[Data records]
________________________________________

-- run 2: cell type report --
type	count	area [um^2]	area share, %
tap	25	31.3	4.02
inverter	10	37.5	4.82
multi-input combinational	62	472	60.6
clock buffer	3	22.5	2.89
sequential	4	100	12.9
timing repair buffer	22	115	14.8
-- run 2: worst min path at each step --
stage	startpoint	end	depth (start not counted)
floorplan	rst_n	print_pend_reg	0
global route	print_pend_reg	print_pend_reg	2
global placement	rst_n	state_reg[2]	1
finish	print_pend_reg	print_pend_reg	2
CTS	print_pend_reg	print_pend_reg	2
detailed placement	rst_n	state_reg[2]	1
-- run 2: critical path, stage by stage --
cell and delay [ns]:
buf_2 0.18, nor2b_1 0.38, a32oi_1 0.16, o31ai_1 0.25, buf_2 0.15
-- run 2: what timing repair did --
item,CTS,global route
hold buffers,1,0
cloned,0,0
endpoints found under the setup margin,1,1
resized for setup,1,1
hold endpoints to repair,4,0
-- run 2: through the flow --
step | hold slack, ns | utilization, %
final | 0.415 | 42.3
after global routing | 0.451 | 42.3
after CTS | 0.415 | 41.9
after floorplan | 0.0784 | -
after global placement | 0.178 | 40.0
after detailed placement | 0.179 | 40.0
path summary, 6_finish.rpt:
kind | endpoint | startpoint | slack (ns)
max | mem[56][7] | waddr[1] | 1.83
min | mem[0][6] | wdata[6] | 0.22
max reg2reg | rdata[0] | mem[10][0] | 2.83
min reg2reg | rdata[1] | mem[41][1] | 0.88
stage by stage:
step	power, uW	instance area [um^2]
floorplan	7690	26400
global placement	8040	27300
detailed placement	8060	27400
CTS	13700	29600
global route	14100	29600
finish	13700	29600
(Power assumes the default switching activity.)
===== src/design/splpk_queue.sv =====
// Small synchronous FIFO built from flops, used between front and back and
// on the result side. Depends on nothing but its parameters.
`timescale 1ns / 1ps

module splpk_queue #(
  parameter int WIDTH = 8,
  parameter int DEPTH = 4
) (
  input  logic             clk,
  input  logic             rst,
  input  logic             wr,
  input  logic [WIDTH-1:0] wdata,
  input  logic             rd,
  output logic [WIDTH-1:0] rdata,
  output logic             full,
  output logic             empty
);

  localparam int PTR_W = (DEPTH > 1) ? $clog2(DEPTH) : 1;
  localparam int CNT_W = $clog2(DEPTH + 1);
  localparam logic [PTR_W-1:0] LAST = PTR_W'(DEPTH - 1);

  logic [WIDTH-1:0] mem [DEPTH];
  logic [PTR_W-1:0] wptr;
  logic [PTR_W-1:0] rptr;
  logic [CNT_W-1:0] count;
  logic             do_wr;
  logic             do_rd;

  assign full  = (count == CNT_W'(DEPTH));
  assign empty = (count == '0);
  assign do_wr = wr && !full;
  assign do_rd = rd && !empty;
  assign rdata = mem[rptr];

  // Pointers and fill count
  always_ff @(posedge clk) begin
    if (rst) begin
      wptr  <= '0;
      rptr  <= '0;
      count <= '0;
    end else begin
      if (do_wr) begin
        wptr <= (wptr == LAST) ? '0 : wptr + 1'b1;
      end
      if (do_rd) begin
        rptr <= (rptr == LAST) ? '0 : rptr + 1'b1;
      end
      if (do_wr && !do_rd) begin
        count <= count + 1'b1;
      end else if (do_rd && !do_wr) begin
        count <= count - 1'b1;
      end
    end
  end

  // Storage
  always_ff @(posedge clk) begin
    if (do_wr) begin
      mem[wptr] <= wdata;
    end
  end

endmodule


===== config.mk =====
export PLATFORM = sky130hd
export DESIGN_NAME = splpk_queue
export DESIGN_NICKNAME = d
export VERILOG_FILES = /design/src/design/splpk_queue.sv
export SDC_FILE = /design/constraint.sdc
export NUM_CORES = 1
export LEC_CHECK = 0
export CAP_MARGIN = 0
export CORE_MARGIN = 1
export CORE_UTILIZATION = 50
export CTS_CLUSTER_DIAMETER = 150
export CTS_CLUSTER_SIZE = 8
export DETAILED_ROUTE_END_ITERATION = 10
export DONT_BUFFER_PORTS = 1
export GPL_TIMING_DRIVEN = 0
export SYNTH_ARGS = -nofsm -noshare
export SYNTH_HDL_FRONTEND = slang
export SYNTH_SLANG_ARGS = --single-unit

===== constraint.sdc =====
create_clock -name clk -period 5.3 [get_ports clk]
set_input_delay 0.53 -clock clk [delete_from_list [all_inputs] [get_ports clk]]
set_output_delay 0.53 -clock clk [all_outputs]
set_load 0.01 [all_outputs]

________________________________________

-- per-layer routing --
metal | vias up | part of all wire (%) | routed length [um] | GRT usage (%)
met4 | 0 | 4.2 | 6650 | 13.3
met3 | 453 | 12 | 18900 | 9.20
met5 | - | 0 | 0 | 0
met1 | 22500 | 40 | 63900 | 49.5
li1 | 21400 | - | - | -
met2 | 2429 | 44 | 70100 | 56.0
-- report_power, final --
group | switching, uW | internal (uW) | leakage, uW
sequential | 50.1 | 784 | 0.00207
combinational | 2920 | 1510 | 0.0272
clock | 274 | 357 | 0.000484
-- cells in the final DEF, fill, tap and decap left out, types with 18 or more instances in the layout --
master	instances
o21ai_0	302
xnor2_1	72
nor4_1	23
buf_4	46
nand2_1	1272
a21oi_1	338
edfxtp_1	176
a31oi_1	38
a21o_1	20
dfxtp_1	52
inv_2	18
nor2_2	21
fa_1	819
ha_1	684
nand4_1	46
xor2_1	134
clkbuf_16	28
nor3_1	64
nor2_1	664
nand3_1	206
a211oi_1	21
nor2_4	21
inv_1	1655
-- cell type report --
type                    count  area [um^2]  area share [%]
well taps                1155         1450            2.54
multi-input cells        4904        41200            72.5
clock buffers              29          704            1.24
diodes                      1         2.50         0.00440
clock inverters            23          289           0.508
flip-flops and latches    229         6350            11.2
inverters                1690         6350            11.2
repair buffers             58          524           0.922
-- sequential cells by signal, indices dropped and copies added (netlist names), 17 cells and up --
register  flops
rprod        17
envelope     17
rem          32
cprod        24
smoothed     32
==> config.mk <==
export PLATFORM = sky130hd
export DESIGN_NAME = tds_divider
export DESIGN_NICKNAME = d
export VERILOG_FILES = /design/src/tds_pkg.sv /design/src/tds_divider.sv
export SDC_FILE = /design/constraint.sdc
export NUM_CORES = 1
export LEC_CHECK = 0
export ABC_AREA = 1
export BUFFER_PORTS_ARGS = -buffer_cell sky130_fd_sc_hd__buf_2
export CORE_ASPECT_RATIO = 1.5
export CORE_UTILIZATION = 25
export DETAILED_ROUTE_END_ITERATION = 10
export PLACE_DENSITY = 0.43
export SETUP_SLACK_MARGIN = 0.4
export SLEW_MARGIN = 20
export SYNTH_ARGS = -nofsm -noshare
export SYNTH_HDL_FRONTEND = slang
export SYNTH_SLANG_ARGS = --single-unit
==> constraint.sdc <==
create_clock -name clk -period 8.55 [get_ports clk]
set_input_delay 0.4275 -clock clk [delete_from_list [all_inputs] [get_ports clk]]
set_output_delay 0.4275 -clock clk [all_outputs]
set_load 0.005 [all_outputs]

________________________________________

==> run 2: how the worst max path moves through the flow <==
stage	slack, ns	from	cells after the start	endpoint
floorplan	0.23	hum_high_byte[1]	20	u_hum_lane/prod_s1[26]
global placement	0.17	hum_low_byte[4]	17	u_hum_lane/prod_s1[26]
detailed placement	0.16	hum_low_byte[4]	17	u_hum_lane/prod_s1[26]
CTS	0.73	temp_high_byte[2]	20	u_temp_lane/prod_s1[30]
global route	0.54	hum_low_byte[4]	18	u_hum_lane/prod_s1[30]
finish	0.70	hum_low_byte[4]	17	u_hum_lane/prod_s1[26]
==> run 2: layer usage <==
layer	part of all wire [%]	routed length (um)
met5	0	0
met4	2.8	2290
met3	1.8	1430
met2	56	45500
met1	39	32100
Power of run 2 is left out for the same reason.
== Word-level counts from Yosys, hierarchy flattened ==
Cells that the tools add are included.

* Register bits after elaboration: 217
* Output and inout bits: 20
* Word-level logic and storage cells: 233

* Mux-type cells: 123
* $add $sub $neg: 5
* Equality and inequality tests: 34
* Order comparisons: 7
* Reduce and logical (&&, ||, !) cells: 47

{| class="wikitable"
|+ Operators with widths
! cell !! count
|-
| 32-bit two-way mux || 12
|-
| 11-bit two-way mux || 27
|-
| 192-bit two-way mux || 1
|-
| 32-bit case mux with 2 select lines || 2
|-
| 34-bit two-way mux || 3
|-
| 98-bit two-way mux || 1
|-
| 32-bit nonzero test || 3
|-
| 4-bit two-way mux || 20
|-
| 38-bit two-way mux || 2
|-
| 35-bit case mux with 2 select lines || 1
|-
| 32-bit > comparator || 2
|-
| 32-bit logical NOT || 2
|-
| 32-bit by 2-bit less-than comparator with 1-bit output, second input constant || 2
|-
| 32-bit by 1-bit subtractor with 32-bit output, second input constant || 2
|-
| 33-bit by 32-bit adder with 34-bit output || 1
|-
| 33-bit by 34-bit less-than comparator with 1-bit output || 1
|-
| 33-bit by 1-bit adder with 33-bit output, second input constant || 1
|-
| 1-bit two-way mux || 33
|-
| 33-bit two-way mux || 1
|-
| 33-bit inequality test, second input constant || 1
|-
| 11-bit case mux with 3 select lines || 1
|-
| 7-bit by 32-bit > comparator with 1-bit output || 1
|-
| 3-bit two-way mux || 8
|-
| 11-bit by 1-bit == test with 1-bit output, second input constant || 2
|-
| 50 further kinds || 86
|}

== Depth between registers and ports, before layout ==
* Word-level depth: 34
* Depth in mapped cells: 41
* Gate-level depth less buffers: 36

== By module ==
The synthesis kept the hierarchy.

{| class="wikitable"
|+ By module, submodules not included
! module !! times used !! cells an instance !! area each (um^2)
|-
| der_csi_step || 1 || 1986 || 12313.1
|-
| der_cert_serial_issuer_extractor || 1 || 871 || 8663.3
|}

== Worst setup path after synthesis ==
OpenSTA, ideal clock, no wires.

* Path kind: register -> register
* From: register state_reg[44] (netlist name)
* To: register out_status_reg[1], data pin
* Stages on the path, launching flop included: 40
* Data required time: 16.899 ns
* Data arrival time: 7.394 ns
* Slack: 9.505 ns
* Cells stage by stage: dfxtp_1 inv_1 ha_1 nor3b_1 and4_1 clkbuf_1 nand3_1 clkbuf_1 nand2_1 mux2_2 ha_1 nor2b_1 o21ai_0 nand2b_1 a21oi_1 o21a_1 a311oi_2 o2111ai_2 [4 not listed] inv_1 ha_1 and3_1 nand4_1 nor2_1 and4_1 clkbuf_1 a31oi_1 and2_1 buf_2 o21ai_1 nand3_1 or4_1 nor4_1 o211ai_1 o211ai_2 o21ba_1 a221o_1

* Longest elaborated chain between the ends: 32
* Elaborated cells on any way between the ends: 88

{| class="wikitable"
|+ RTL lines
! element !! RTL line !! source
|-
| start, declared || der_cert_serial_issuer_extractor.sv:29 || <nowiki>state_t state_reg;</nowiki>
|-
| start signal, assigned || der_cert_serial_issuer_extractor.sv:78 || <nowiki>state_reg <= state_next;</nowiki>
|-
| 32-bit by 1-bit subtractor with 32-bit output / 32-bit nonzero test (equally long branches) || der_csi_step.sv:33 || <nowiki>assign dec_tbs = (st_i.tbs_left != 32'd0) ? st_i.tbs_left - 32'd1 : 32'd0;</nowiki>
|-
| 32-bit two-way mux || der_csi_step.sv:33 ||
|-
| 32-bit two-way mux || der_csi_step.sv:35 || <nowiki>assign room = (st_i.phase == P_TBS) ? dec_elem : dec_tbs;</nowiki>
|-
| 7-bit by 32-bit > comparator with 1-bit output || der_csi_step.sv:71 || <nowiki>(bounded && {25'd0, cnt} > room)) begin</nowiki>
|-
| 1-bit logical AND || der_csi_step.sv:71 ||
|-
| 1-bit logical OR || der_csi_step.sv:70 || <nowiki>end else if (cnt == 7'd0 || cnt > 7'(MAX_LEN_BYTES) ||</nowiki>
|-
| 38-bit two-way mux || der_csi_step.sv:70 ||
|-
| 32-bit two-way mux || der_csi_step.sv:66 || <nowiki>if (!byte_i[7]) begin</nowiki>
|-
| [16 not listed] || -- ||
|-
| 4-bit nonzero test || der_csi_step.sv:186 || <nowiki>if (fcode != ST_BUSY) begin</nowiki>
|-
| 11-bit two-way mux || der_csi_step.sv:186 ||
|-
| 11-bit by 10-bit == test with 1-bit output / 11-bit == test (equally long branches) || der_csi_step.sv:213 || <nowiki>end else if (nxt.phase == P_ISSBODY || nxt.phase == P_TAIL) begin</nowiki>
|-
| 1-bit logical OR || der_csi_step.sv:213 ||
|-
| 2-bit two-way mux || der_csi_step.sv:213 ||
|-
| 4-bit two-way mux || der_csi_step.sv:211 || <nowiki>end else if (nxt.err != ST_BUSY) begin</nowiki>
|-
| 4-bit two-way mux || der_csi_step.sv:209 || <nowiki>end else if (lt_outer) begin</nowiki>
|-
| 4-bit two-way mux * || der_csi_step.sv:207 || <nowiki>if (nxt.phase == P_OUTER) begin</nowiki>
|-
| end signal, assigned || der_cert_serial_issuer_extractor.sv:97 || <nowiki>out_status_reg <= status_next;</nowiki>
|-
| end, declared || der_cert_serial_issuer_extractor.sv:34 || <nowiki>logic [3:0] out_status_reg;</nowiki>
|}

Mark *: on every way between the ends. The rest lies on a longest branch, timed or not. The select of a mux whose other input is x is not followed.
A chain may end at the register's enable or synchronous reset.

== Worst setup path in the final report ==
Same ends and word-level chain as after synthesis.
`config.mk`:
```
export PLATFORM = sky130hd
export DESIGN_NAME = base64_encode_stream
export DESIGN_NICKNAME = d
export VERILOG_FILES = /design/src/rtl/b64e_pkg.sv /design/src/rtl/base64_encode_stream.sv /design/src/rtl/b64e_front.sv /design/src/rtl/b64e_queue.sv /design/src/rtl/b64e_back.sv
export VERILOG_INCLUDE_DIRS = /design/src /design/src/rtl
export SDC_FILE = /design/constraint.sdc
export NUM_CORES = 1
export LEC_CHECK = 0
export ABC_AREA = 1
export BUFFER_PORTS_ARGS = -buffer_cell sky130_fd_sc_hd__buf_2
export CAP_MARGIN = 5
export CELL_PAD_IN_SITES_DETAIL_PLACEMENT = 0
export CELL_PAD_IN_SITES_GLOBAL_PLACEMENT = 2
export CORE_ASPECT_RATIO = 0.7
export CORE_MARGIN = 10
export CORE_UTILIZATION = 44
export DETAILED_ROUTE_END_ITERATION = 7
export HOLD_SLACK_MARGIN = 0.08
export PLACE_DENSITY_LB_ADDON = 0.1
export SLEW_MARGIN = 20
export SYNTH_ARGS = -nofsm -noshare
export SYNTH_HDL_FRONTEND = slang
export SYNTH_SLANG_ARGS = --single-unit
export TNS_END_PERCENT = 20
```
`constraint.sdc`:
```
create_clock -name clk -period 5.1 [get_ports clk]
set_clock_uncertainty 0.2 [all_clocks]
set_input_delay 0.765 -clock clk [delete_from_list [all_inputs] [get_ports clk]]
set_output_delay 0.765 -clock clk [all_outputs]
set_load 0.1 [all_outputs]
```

________________________________________

Give back exactly the lines above starting at the line where "-- run 2: cell" appears and ending at the line where "(start not counted)" appears, both included, with no other lines.

▶ [Solution to the exercise]:
-- run 2: cell type report --
type	count	area [um^2]	area share, %
tap	25	31.3	4.02
inverter	10	37.5	4.82
multi-input combinational	62	472	60.6
clock buffer	3	22.5	2.89
sequential	4	100	12.9
timing repair buffer	22	115	14.8
-- run 2: worst min path at each step --
stage	startpoint	end	depth (start not counted)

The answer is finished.